The injured have all been rushed to hospital, but five are in critical condition.

Police said they suspected militant outfit United Liberation Front of Assam (ULFA) had carried out the attack as the area was their stronghold.

The ULFA, fighting for an independent homeland, operates out of well-entrenched bases inside Bhutan for staging hit-and-run strikes on Indian soldiers in Assam.

Army, police, and paramilitary soldiers have started a massive combing operation in the area where the explosion occurred.

The incident happened close to the site of an attack by militants on August 14 when they killed 15 traders.

More than 10,000 people have lost their lives to insurgency in Assam in the past two decades.

TRIPURA: Tripura’s communist chief minister Manik Sarkar, meanwhile, called on New Delhi to send in federal troops to help crack down on the insurgency.

“Unless the federal government dispatches army soldiers immediately the insurgency situation in the state will become worse,” Sarkar said.

“There is no other option to control militancy in Tripura other than inducting the army for anti-insurgency operations.”

The strike was called jointly by the ruling leftist government and the opposition Congress against the worst-ever attack on the security forces by the rebels.
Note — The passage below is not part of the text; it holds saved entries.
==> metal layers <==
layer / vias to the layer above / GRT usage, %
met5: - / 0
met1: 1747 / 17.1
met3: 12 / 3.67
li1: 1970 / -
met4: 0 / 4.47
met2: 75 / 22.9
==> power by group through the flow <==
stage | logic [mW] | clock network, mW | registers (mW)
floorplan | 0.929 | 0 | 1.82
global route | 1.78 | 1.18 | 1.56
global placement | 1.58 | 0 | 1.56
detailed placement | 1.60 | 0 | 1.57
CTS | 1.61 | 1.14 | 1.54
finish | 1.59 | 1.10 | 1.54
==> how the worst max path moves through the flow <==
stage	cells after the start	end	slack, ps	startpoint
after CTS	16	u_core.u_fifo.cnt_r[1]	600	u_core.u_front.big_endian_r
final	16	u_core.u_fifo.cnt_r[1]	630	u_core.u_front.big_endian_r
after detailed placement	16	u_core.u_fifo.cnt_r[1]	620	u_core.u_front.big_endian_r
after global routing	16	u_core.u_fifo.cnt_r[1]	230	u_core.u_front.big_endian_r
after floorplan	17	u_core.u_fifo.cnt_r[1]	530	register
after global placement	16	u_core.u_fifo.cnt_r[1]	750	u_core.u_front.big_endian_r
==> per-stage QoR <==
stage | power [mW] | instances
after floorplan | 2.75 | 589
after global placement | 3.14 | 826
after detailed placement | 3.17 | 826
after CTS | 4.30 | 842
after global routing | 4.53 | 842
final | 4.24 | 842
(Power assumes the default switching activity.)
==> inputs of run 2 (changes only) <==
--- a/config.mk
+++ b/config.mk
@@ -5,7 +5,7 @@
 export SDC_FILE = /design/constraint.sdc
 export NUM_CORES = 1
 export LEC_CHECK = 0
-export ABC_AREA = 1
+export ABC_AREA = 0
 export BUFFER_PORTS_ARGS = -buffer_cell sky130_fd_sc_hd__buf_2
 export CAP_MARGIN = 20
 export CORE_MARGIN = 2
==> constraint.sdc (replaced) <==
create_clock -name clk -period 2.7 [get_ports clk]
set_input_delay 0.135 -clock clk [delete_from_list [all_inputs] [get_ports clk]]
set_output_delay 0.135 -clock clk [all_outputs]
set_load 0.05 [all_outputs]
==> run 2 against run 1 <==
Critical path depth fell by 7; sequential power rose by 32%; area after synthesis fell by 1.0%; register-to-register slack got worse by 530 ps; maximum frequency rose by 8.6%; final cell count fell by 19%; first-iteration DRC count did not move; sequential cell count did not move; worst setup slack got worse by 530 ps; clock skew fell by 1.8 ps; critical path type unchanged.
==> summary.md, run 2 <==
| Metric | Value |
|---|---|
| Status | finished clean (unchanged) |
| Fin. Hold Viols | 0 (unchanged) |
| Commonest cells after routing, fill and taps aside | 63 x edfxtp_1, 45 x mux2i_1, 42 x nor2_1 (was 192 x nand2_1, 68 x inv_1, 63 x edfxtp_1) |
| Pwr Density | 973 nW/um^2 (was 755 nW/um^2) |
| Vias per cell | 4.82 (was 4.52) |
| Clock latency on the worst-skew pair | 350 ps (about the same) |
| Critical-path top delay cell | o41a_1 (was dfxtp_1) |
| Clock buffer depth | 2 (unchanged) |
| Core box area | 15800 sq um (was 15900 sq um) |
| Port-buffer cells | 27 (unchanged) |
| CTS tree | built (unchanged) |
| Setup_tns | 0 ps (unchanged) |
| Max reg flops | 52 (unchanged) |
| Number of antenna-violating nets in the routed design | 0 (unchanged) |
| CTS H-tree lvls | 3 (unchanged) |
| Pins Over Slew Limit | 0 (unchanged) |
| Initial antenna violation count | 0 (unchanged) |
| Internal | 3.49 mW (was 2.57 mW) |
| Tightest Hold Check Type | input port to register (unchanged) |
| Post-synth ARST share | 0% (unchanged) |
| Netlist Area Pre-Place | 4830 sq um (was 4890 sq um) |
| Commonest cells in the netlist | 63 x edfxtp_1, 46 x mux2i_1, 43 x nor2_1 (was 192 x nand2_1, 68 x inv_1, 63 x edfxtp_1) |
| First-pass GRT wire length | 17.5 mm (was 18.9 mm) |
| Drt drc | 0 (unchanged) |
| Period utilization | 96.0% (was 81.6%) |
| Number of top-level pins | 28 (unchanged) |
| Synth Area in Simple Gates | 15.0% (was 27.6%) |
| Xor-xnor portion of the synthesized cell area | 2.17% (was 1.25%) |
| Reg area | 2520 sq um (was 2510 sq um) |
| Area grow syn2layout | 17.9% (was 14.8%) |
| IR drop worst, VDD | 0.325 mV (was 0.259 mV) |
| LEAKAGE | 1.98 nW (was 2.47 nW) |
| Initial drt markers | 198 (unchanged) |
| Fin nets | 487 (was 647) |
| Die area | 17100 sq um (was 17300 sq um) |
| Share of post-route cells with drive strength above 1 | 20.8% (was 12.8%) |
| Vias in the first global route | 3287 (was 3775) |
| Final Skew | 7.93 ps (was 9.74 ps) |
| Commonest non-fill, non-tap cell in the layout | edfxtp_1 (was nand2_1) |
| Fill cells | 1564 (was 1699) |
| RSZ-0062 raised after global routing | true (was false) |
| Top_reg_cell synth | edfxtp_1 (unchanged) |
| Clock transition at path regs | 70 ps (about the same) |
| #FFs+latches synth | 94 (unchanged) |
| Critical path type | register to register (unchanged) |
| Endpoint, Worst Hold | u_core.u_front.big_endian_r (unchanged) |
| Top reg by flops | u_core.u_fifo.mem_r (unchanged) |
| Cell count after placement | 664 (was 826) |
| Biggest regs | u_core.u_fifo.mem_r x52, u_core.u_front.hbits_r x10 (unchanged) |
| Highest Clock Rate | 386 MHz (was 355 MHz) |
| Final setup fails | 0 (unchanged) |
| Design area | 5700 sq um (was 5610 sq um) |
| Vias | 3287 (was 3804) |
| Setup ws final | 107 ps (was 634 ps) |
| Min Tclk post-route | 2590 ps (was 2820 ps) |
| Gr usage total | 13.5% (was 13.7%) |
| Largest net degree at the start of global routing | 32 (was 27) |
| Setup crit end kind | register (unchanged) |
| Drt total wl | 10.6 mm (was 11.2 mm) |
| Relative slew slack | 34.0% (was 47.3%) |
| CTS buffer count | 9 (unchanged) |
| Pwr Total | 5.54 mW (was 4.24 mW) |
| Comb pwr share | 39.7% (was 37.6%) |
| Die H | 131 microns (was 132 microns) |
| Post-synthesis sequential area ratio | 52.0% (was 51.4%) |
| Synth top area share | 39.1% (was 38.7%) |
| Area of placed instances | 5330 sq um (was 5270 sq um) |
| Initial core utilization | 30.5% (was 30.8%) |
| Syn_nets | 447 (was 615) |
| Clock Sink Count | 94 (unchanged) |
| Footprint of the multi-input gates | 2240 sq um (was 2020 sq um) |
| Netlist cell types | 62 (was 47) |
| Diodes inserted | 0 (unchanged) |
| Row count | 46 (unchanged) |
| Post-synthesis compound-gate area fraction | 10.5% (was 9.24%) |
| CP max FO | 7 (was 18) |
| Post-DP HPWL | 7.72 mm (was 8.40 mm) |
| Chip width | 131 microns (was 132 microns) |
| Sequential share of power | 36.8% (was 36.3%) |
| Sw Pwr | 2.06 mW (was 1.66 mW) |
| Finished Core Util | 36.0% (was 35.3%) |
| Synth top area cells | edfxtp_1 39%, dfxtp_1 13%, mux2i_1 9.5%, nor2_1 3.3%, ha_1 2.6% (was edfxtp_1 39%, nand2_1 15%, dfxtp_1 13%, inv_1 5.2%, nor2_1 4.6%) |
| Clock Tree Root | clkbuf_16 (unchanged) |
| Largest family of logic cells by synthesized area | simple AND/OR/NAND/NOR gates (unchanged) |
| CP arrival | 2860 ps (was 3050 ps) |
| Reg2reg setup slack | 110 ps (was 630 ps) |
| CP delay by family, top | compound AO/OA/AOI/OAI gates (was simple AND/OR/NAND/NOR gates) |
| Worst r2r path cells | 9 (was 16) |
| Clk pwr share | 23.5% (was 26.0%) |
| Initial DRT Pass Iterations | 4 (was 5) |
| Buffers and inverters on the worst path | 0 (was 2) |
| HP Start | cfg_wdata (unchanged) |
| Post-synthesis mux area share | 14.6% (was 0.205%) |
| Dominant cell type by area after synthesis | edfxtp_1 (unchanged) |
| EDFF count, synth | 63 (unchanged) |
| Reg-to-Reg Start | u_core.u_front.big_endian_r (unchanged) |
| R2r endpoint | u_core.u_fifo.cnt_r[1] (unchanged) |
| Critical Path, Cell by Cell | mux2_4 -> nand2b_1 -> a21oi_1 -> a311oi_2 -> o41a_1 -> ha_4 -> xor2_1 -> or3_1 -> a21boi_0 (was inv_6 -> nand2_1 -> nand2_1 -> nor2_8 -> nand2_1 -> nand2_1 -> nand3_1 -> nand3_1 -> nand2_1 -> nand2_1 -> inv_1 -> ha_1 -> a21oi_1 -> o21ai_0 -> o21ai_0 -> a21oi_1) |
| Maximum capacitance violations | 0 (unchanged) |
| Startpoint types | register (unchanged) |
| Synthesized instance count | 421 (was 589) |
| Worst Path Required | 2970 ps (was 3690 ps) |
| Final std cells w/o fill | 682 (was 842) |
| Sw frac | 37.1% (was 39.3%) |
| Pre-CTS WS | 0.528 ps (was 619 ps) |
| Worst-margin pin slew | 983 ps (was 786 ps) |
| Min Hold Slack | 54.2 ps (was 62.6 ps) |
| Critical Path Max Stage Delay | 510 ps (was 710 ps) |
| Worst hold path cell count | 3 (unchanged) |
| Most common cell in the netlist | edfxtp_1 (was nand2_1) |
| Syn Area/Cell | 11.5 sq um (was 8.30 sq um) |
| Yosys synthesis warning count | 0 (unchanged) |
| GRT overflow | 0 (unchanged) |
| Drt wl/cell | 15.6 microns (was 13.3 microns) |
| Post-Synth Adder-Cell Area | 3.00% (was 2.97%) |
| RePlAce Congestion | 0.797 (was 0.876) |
Heavily armed fighters of the outlawed National Liberation Front of Tripura (NLFT) on Tuesday morning attacked a security convoy of the Tripura State Rifles (TSR) near Amarendranagar village, 60 kilometres southeast of the state capital Agartala, killing 19 on the spot.

One trooper later died in hospital. A police spokesman said shops and businesses downed shutters on Wednesday while the roads were empty of traffic.

“Normal life has come to a total halt and it is very unlikely that any government offices will function today,” the police spokesman told AFP by telephone from Agartala.

The ruling Communist Party of India (Marxist) called the strike to drum up public support for its fight against militancy, while the opposition Congress has demanded the resignation of the government.

“The Communist government has failed miserably in tackling insurgency, with many of the ruling party leaders in cahoots with various underground groups,” Tripura state Congress president Birajit Sinha told AFP.

The Tripura administration says the state’s 856-kilometre unfenced border with neighbouring Bangladesh is the main reason the tribal insurgency is flourishing.

“The porous border helps the militants in carrying out attacks and then sneaking back to their bases inside Bangladesh,” Sarkar said.

“We have been asking the federal government to urgently put up barbed wire fencing on the border to check militancy in Tripura.”

Sarkar urged New Delhi to send in federal troops to help tackle the militancy after some 3,000 soldiers engaged in counter-insurgency operations in Tripura were withdrawn.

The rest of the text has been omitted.